_Your assignment_. All lines with the word "assigned" must be pulled from the entries below.

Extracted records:
--- config.mk ---
export PLATFORM = sky130hd
export DESIGN_NAME = dda_line_pixel_stepper_top
export DESIGN_NICKNAME = d
export VERILOG_FILES = /design/src/rtl/dlps_pkg.sv /design/src/rtl/dda_line_pixel_stepper_top.sv /design/src/rtl/dlps_divider.sv /design/src/rtl/dlps_addr.sv
export SDC_FILE = /design/constraint.sdc
export NUM_CORES = 1
export LEC_CHECK = 0
export BUFFER_PORTS_ARGS = -buffer_cell sky130_fd_sc_hd__buf_2
export CAP_MARGIN = 25
export CORE_ASPECT_RATIO = 0.9
export CORE_UTILIZATION = 65
export DETAILED_ROUTE_END_ITERATION = 10
export GPL_TIMING_DRIVEN = 0
export PLACE_DENSITY_LB_ADDON = 0.1
export SYNTH_ARGS = -nofsm -noshare
export SYNTH_HDL_FRONTEND = slang
export SYNTH_HIERARCHICAL = 1
export SYNTH_SLANG_ARGS = --single-unit
--- constraint.sdc ---
create_clock -name aclk -period 14.9 [get_ports aclk]
set_clock_uncertainty 0.15 [all_clocks]
set_input_delay 1.49 -clock aclk [delete_from_list [all_inputs] [get_ports aclk]]
set_output_delay 1.49 -clock aclk [all_outputs]
set_load 0.03 [all_outputs]
--- src/rtl/dlps_pkg.sv ---
package dlps_pkg;

    // Frame and coordinate geometry
    localparam int COORD_BITS      = 12;
    localparam int FRAME_WIDTH     = 640;
    localparam int FRAME_HEIGHT    = 480;
    localparam int FRAC_BITS       = 16;
    localparam int ACC_W           = 32;
    localparam int BYTES_PER_PIXEL = 3;

    // Register and field widths
    localparam int PITCH_W    = 13;
    localparam int COLOR_W    = 8;
    localparam int ADDR_OUT_W = 22;
    localparam int PROD_W     = PITCH_W + 1 + COORD_BITS;
    localparam int PX3_W      = COORD_BITS + 2;
    localparam int ADDR_W     = PROD_W + 1;
    localparam int QUO_W      = FRAC_BITS + 1;
    localparam int DIV_CNT_W  = $clog2(QUO_W + 1);

    localparam logic [PITCH_W-1:0] PITCH_RESET = PITCH_W'(1920);

    // Input stream layout
    localparam int XS_LSB     = 0;
    localparam int YS_LSB     = COORD_BITS;
    localparam int XE_LSB     = 2 * COORD_BITS;
    localparam int YE_LSB     = 3 * COORD_BITS;
    localparam int IN_DATA_W  = 4 * COORD_BITS;
    localparam int S_TDATA_W  = ((IN_DATA_W + 7) / 8) * 8;

    // Output stream layout
    localparam int PX_LSB     = 0;
    localparam int PY_LSB     = COORD_BITS;
    localparam int BA_LSB     = 2 * COORD_BITS;
    localparam int BLUE_LSB   = BA_LSB + ADDR_OUT_W;
    localparam int GREEN_LSB  = BLUE_LSB + COLOR_W;
    localparam int RED_LSB    = GREEN_LSB + COLOR_W;
    localparam int OUT_DATA_W = RED_LSB + COLOR_W;
    localparam int M_TDATA_W  = ((OUT_DATA_W + 7) / 8) * 8;

    // Register port
    localparam int PADDR_W    = 4;
    localparam int PDATA_W    = 32;

    localparam logic [1:0] REG_ROW_PITCH   = 2'd0;
    localparam logic [1:0] REG_COLOR_RED   = 2'd1;
    localparam logic [1:0] REG_COLOR_GREEN = 2'd2;
    localparam logic [1:0] REG_COLOR_BLUE  = 2'd3;

    // Request kinds carried on tuser
    localparam logic REQ_START = 1'b0;
    localparam logic REQ_STEP  = 1'b1;

    typedef enum logic [2:0] {
        ST_IDLE,
        ST_SETUP,
        ST_ORDER,
        ST_DIV,
        ST_STEP,
        ST_EMIT
    } state_t;

    typedef struct packed {
        logic                  start;
        logic [COORD_BITS-1:0] dividend;
        logic [COORD_BITS-1:0] divisor;
    } div_req_t;

    typedef struct packed {
        logic             done;
        logic [QUO_W-1:0] quotient;
    } div_rsp_t;

endpackage

--- src/rtl/dda_line_pixel_stepper_top.sv ---
// Channel   Dir  Handshake          Payload
// s_*       in   s_tvalid/s_tready  s_tuser = req_type; s_tdata = endpoints
// m_*       out  m_tvalid/m_tready  m_tdata = pixel; m_tuser = in_frame; m_tlast
// APB       in   psel/penable       row_pitch, color_red, color_green, color_blue
//
// A step item passes through accept, address multiply, and address add and
// range check into the output register. A start item with distinct endpoints
// waits on the restoring divider, which produces one of 17 quotient bits
// per cycle. The block takes no item while a start or a step is in work.
// A result held by a stalled m_tready stays in the output register; the next
// step may be accepted meanwhile and waits in the emit state until it frees.
// Reset is synchronous and active low; no line is active after reset.
module dda_line_pixel_stepper_top
    import dlps_pkg::*;
(
    input  logic                 aclk,
    input  logic                 aresetn,

    input  logic                 s_tvalid,
    output logic                 s_tready,
    // [11:0] x_start, [23:12] y_start, [35:24] x_end, [47:36] y_end
    input  logic [S_TDATA_W-1:0] s_tdata,
    // [0] req_type
    input  logic                 s_tuser,

    output logic                 m_tvalid,
    input  logic                 m_tready,
    // [11:0] pixel_x, [23:12] pixel_y, [45:24] byte_address,
    // [53:46] out_blue, [61:54] out_green, [69:62] out_red, rest zero
    output logic [M_TDATA_W-1:0] m_tdata,
    // [0] in_frame
    output logic                 m_tuser,
    output logic                 m_tlast,

    input  logic                 psel,
    input  logic                 penable,
    input  logic                 pwrite,
    input  logic [PADDR_W-1:0]   paddr,
    input  logic [PDATA_W-1:0]   pwdata,
    output logic [PDATA_W-1:0]   prdata,
    output logic                 pready
);

    // ---------------- configuration registers ----------------
    logic [PITCH_W-1:0] row_pitch_reg;
    logic [COLOR_W-1:0] color_red_reg;
    logic [COLOR_W-1:0] color_green_reg;
    logic [COLOR_W-1:0] color_blue_reg;
    logic               cfg_wr;

    assign pready = 1'b1;
    assign cfg_wr = psel && penable && pwrite && pready;

    always_ff @(posedge aclk) begin
        if (!aresetn) begin
            row_pitch_reg   <= PITCH_RESET;
            color_red_reg   <= '0;
            color_green_reg <= '0;
            color_blue_reg  <= '0;
        end else if (cfg_wr) begin
            case (paddr[PADDR_W-1:2])
                REG_ROW_PITCH:   row_pitch_reg   <= pwdata[PITCH_W-1:0];
                REG_COLOR_RED:   color_red_reg   <= pwdata[COLOR_W-1:0];
                REG_COLOR_GREEN: color_green_reg <= pwdata[COLOR_W-1:0];
                REG_COLOR_BLUE:  color_blue_reg  <= pwdata[COLOR_W-1:0];
                default: ;
            endcase
        end
    end

    always_comb begin
        case (paddr[PADDR_W-1:2])
            REG_ROW_PITCH:   prdata = PDATA_W'(row_pitch_reg);
            REG_COLOR_RED:   prdata = PDATA_W'(color_red_reg);
            REG_COLOR_GREEN: prdata = PDATA_W'(color_green_reg);
            REG_COLOR_BLUE:  prdata = PDATA_W'(color_blue_reg);
            default:         prdata = '0;
        endcase
    end

    // ---------------- sequencer ----------------
    state_t state_reg;
    state_t state_next;

    logic s_acc;
    logic is_start;
    logic same_ends;
    logic out_free;
    logic ep_load;
    logic order_en;
    logic div_take;
    logic step_en;
    logic out_load;

    logic line_active_reg;
    logic m_tvalid_reg;

    div_req_t div_req;
    div_rsp_t div_rsp;

    assign s_acc     = s_tvalid && s_tready;
    assign is_start  = s_tuser == REQ_START;
    // Identical endpoints load no line
    assign same_ends = (s_tdata[XS_LSB +: COORD_BITS] == s_tdata[XE_LSB +: COORD_BITS])
                    && (s_tdata[YS_LSB +: COORD_BITS] == s_tdata[YE_LSB +: COORD_BITS]);
    assign out_free  = !m_tvalid_reg || m_tready;

    always_comb begin
        state_next = state_reg;
        case (state_reg)
            ST_IDLE: begin
                if (s_tvalid) begin
                    if (is_start) begin
                        state_next = same_ends ? ST_IDLE : ST_SETUP;
                    end else begin
                        state_next = line_active_reg ? ST_STEP : ST_IDLE;
                    end
                end
            end
            ST_SETUP: state_next = ST_ORDER;
            ST_ORDER: state_next = ST_DIV;
            ST_DIV:   state_next = div_rsp.done ? ST_IDLE : ST_DIV;
            ST_STEP:  state_next = ST_EMIT;
            ST_EMIT:  state_next = out_free ? ST_IDLE : ST_EMIT;
            default:  state_next = ST_IDLE;
        endcase
    end

    always_comb begin
        s_tready = 1'b0;
        ep_load  = 1'b0;
        order_en = 1'b0;
        div_take = 1'b0;
        step_en  = 1'b0;
        out_load = 1'b0;
        case (state_reg)
            ST_IDLE: begin
                s_tready = 1'b1;
                ep_load  = s_tvalid && is_start;
            end
            ST_SETUP: ;
            ST_ORDER: order_en = 1'b1;
            ST_DIV:   div_take = div_rsp.done;
            ST_STEP:  step_en  = 1'b1;
            ST_EMIT:  out_load = out_free;
            default: ;
        endcase
    end

    always_ff @(posedge aclk) begin
        if (!aresetn) begin
            state_reg <= ST_IDLE;
        end else begin
            state_reg <= state_next;
        end
    end

    // ---------------- line set-up ----------------
    logic signed [COORD_BITS-1:0] x1_reg;
    logic signed [COORD_BITS-1:0] y1_reg;
    logic signed [COORD_BITS-1:0] x2_reg;
    logic signed [COORD_BITS-1:0] y2_reg;

    always_ff @(posedge aclk) begin
        if (ep_load) begin
            x1_reg <= s_tdata[XS_LSB +: COORD_BITS];
            y1_reg <= s_tdata[YS_LSB +: COORD_BITS];
            x2_reg <= s_tdata[XE_LSB +: COORD_BITS];
            y2_reg <= s_tdata[YE_LSB +: COORD_BITS];
        end
    end

    // Steep when the row span exceeds the column span
    logic signed [COORD_BITS:0] dx;
    logic signed [COORD_BITS:0] dy;
    logic        [COORD_BITS:0] adx;
    logic        [COORD_BITS:0] ady;
    logic                       steep_reg;
    logic                       steep_next;

    assign dx         = $signed({x2_reg[COORD_BITS-1], x2_reg})
                      - $signed({x1_reg[COORD_BITS-1], x1_reg});
    assign dy         = $signed({y2_reg[COORD_BITS-1], y2_reg})
                      - $signed({y1_reg[COORD_BITS-1], y1_reg});
    assign adx        = dx[COORD_BITS] ? unsigned'(-dx) : unsigned'(dx);
    assign ady        = dy[COORD_BITS] ? unsigned'(-dy) : unsigned'(dy);
    assign steep_next = ady > adx;

    always_ff @(posedge aclk) begin
        if (state_reg == ST_SETUP) begin
            steep_reg <= steep_next;
        end
    end

    // Order the endpoints along the major axis
    logic signed [COORD_BITS-1:0] maj1;
    logic signed [COORD_BITS-1:0] maj2;
    logic signed [COORD_BITS-1:0] min1;
    logic signed [COORD_BITS-1:0] min2;
    logic                         swap;
    logic signed [COORD_BITS-1:0] maj_start;
    logic signed [COORD_BITS-1:0] maj_stop;
    logic signed [COORD_BITS-1:0] min_start;
    logic signed [COORD_BITS-1:0] min_stop;
    logic        [COORD_BITS:0]   dmaj;
    logic signed [COORD_BITS:0]   dmin;
    logic        [COORD_BITS:0]   admin;
    logic                         neg_reg;

    assign maj1      = steep_reg ? y1_reg : x1_reg;
    assign maj2      = steep_reg ? y2_reg : x2_reg;
    assign min1      = steep_reg ? x1_reg : y1_reg;
    assign min2      = steep_reg ? x2_reg : y2_reg;
    assign swap      = maj1 > maj2;
    assign maj_start = swap ? maj2 : maj1;
    assign maj_stop  = swap ? maj1 : maj2;
    assign min_start = swap ? min2 : min1;
    assign min_stop  = swap ? min1 : min2;
    assign dmaj      = unsigned'($signed({maj_stop[COORD_BITS-1], maj_stop})
                     - $signed({maj_start[COORD_BITS-1], maj_start}));
    assign dmin      = $signed({min_stop[COORD_BITS-1], min_stop})
                     - $signed({min_start[COORD_BITS-1], min_start});
    assign admin     = dmin[COORD_BITS] ? unsigned'(-dmin) : unsigned'(dmin);

    assign div_req.start    = order_en;
    assign div_req.dividend = admin[COORD_BITS-1:0];
    assign div_req.divisor  = dmaj[COORD_BITS-1:0];

    dlps_divider u_div (
        .aclk    (aclk),
        .aresetn (aresetn),
        .req     (div_req),
        .rsp     (div_rsp)
    );

    // ---------------- stepping state ----------------
    logic signed [COORD_BITS-1:0] major_pos_reg;
    logic signed [COORD_BITS-1:0] major_end_reg;
    logic        [ACC_W-1:0]      acc_reg;
    logic        [ACC_W-1:0]      inc_reg;
    logic        [ACC_W-1:0]      quo_ext;
    logic signed [COORD_BITS-1:0] minor;
    logic signed [COORD_BITS-1:0] px;
    logic signed [COORD_BITS-1:0] py;
    logic                         last;

    assign quo_ext = ACC_W'(div_rsp.quotient);
    assign minor   = acc_reg[FRAC_BITS +: COORD_BITS];
    assign px      = steep_reg ? minor : major_pos_reg;
    assign py      = steep_reg ? major_pos_reg : minor;
    assign last    = major_pos_reg >= major_end_reg;

    always_ff @(posedge aclk) begin
        if (order_en) begin
            major_pos_reg <= maj_start;
            major_end_reg <= maj_stop;
            acc_reg       <= ACC_W'(min_start) << FRAC_BITS;
            neg_reg       <= dmin[COORD_BITS];
        end else if (step_en && !last) begin
            major_pos_reg <= major_pos_reg + 1'b1;
            acc_reg       <= acc_reg + inc_reg;
        end
        if (div_take) begin
            inc_reg <= neg_reg ? -quo_ext : quo_ext;
        end
    end

    // Start drops any line in work; the divider result arms the new one
    always_ff @(posedge aclk) begin
        if (!aresetn) begin
            line_active_reg <= 1'b0;
        end else if (s_acc && is_start) begin
            line_active_reg <= 1'b0;
        end else if (div_take) begin
            line_active_reg <= 1'b1;
        end else if (step_en && last) begin
            line_active_reg <= 1'b0;
        end
    end

    // ---------------- pixel address and output ----------------
    logic signed [COORD_BITS-1:0] px_reg;
    logic signed [COORD_BITS-1:0] py_reg;
    logic                         last_reg;
    logic        [ADDR_OUT_W-1:0] byte_address;
    logic                         in_frame;

    dlps_addr u_addr (
        .aclk         (aclk),
        .load         (step_en),
        .pitch        (row_pitch_reg),
        .px           (px),
        .py           (py),
        .byte_address (byte_address),
        .in_frame     (in_frame)
    );

    always_ff @(posedge aclk) begin
        if (step_en) begin
            px_reg   <= px;
            py_reg   <= py;
            last_reg <= last;
        end
    end

    logic [M_TDATA_W-1:0] m_tdata_reg;
    logic                 m_tuser_reg;
    logic                 m_tlast_reg;

    always_ff @(posedge aclk) begin
        if (!aresetn) begin
            m_tvalid_reg <= 1'b0;
        end else if (out_load) begin
            m_tvalid_reg <= 1'b1;
        end else if (m_tready) begin
            m_tvalid_reg <= 1'b0;
        end
    end

    always_ff @(posedge aclk) begin
        if (out_load) begin
            m_tdata_reg <= M_TDATA_W'({color_red_reg, color_green_reg, color_blue_reg,
                                       byte_address, py_reg, px_reg});
            m_tuser_reg <= in_frame;
            m_tlast_reg <= last_reg;
        end
    end

    assign m_tvalid = m_tvalid_reg;
    assign m_tdata  = m_tdata_reg;
    assign m_tuser  = m_tuser_reg;
    assign m_tlast  = m_tlast_reg;

endmodule

--- src/rtl/dlps_divider.sv ---
// Restoring divider, one quotient bit per cycle.
// Computes (dividend << FRAC_BITS) / divisor for dividend <= divisor.
module dlps_divider
    import dlps_pkg::*;
(
    input  logic     aclk,
    input  logic     aresetn,
    input  div_req_t req,
    output div_rsp_t rsp
);

    logic                  busy_reg;
    logic                  done_reg;
    logic [DIV_CNT_W-1:0]  cnt_reg;
    logic [COORD_BITS-1:0] rem_reg;
    logic [COORD_BITS-1:0] divisor_reg;
    logic [QUO_W-1:0]      shin_reg;
    logic [QUO_W-1:0]      quo_reg;

    logic [COORD_BITS:0]   trial;
    logic [COORD_BITS:0]   diff;
    logic                  ge;
    logic [COORD_BITS-1:0] rem_next;
    logic                  last_step;

    assign trial     = {rem_reg, shin_reg[QUO_W-1]};
    assign diff      = trial - {1'b0, divisor_reg};
    assign ge        = trial >= {1'b0, divisor_reg};
    assign rem_next  = ge ? diff[COORD_BITS-1:0] : trial[COORD_BITS-1:0];
    assign last_step = cnt_reg == DIV_CNT_W'(QUO_W - 1);

    always_ff @(posedge aclk) begin
        if (!aresetn) begin
            busy_reg <= 1'b0;
            done_reg <= 1'b0;
            cnt_reg  <= '0;
        end else begin
            done_reg <= 1'b0;
            if (req.start) begin
                busy_reg <= 1'b1;
                cnt_reg  <= '0;
            end else if (busy_reg) begin
                cnt_reg <= cnt_reg + 1'b1;
                if (last_step) begin
                    busy_reg <= 1'b0;
                    done_reg <= 1'b1;
                end
            end
        end
    end

    // Seed with dividend >> 1 and shift its low bit in first, then zeros
    always_ff @(posedge aclk) begin
        if (req.start) begin
            rem_reg     <= req.dividend >> 1;
            shin_reg    <= {req.dividend[0], {FRAC_BITS{1'b0}}};
            divisor_reg <= req.divisor;
            quo_reg     <= '0;
        end else if (busy_reg) begin
            rem_reg  <= rem_next;
            shin_reg <= shin_reg << 1;
            quo_reg  <= {quo_reg[QUO_W-2:0], ge};
        end
    end

    assign rsp.done     = done_reg;
    assign rsp.quotient = quo_reg;

endmodule

--- src/rtl/dlps_addr.sv ---
// Frame-buffer address unit: multiply stage, then add and range check.
module dlps_addr
    import dlps_pkg::*;
(
    input  logic                         aclk,
    input  logic                         load,
    input  logic        [PITCH_W-1:0]    pitch,
    input  logic signed [COORD_BITS-1:0] px,
    input  logic signed [COORD_BITS-1:0] py,
    output logic        [ADDR_OUT_W-1:0] byte_address,
    output logic                         in_frame
);

    logic        [ADDR_W-1:0] limit_reg;
    logic        [ADDR_W-1:0] limit_next;
    logic signed [PROD_W-1:0] prod_reg;
    logic signed [PX3_W-1:0]  px3_reg;
    logic signed [ADDR_W-1:0] addr;

    // Highest address inside the frame, follows the pitch register
    assign limit_next = ADDR_W'(pitch) * ADDR_W'(FRAME_HEIGHT - 1)
                      + ADDR_W'(BYTES_PER_PIXEL * (FRAME_WIDTH - 1));

    always_ff @(posedge aclk) begin
        limit_reg <= limit_next;
        if (load) begin
            prod_reg <= $signed({1'b0, pitch}) * py;
            px3_reg  <= PX3_W'(px) * PX3_W'(BYTES_PER_PIXEL);
        end
    end

    assign addr         = ADDR_W'(prod_reg) + ADDR_W'(px3_reg);
    assign byte_address = addr[ADDR_OUT_W-1:0];
    assign in_frame     = !addr[ADDR_W-1] && (unsigned'(addr) <= limit_reg);

endmodule

# Yosys cells after proc, flatten, opt, wreduce, memory -nomap -nowiden
# Index checks and enable logic that the tools add are counted.
# word_totals
regBits,393
output_inout_bits,109
word_cells,144
# op_classes
add_sub_neg,14
mul,3
magnitude_cmp,5
n_eq_ne,12
n_mux,45
n_bitwise,3
reduce_logical,26
# op_table
cell,n
$mux W12,14
$pmux W32 S4,1
$mux W32,2
$mux W17,3
$sub A12 B12 Y13,3
$add A32 B32 Y32,1
$neg A17 Y32,1
$add A26 B14 Y27,1
$le A27 B27 Y1,1
$mul A14 B12 Y26,1
$mux W13,2
$neg A13 Y13,2
$eq A12 B12 Y1,2
$sub A12 B12 Y12,2
$add A22 B11 Y23 const B,1
$mul A13 B9 Y22 const B,1
$mux W11,2
$pmux W3 S6,1
$mux W1,15
$mul A12 B3 Y14 const B,1
$ge A13 B12 Y1,1
$gt A13 B13 Y1,1
$add A12 B1 Y12 const B,1
$ge A12 B12 Y1,1
22 further kinds,47

# Depth between registers and ports, before layout
# depth
word_depth,7
depth_mapped,32
ltp_nobuf,25

# By module
# The synthesis kept the hierarchy.
# modules_own_cells
module,n_inst,cells_each,area_per_inst_um2
dda_line_pixel_stepper_top,1,1508,16378.2
dlps_addr,1,1276,12071.6
dlps_divider,1,250,2555.0

# Worst setup path after synthesis
# Ideal clock, no wire load.
# synth_timing
path_kind,register to register
from,reg steep_reg
to,reg u_addr.prod_reg[25] (data pin)
setup_ns,0.260
t_arrival_ns,7.022
t_required_ns,14.490
setup_slack_ns,7.468
stages_incl_launch_ff,27
path_buffers,7
period_less_slack_ns,7.432
path_cell_list,edfxtp_1 > buf_2 > buf_2 > buf_2 > buf_2 > clkbuf_1 > buf_1 > mux2_2 > clkbuf_1 > nand2_1 > fa_1 > inv_1 > fa_1 > inv_1 > fa_1 > fa_1 > fa_1 > inv_1 > ha_1 > a21o_1 > a21o_1 > or3_1 > o211ai_1 > nand2_1 > a211o_1 > a21oi_1 > xnor2_1
# synth_via
elab_chain_len,2
# synth_lines
item,line,text
"start, declared",dda_line_pixel_stepper_top.sv:178,logic steep_reg;
"start signal, assigned",dda_line_pixel_stepper_top.sv:191,steep_reg <= steep_next;
$mux W12,dda_line_pixel_stepper_top.sv:250,assign py = steep_reg ? major_pos_reg : minor;
named net py[5],dda_line_pixel_stepper_top.sv:244,logic signed [COORD_BITS-1:0] py;
$mul A14 B12 Y26,dlps_addr.sv:27,"prod_reg <= $signed({1'b0, pitch}) * py;"
"end signal, assigned",dlps_addr.sv:27,
"end, declared",dlps_addr.sv:16,logic signed [PROD_W-1:0] prod_reg;
# The timed path passes the listed nets, and every way through them passes these cells.
# A chain may end at the register's enable or synchronous reset.

# Worst setup path after layout
# Same ends and word-level chain as after synthesis.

_Answer below_.
"start signal, assigned",dda_line_pixel_stepper_top.sv:191,steep_reg <= steep_next;
"end signal, assigned",dlps_addr.sv:27,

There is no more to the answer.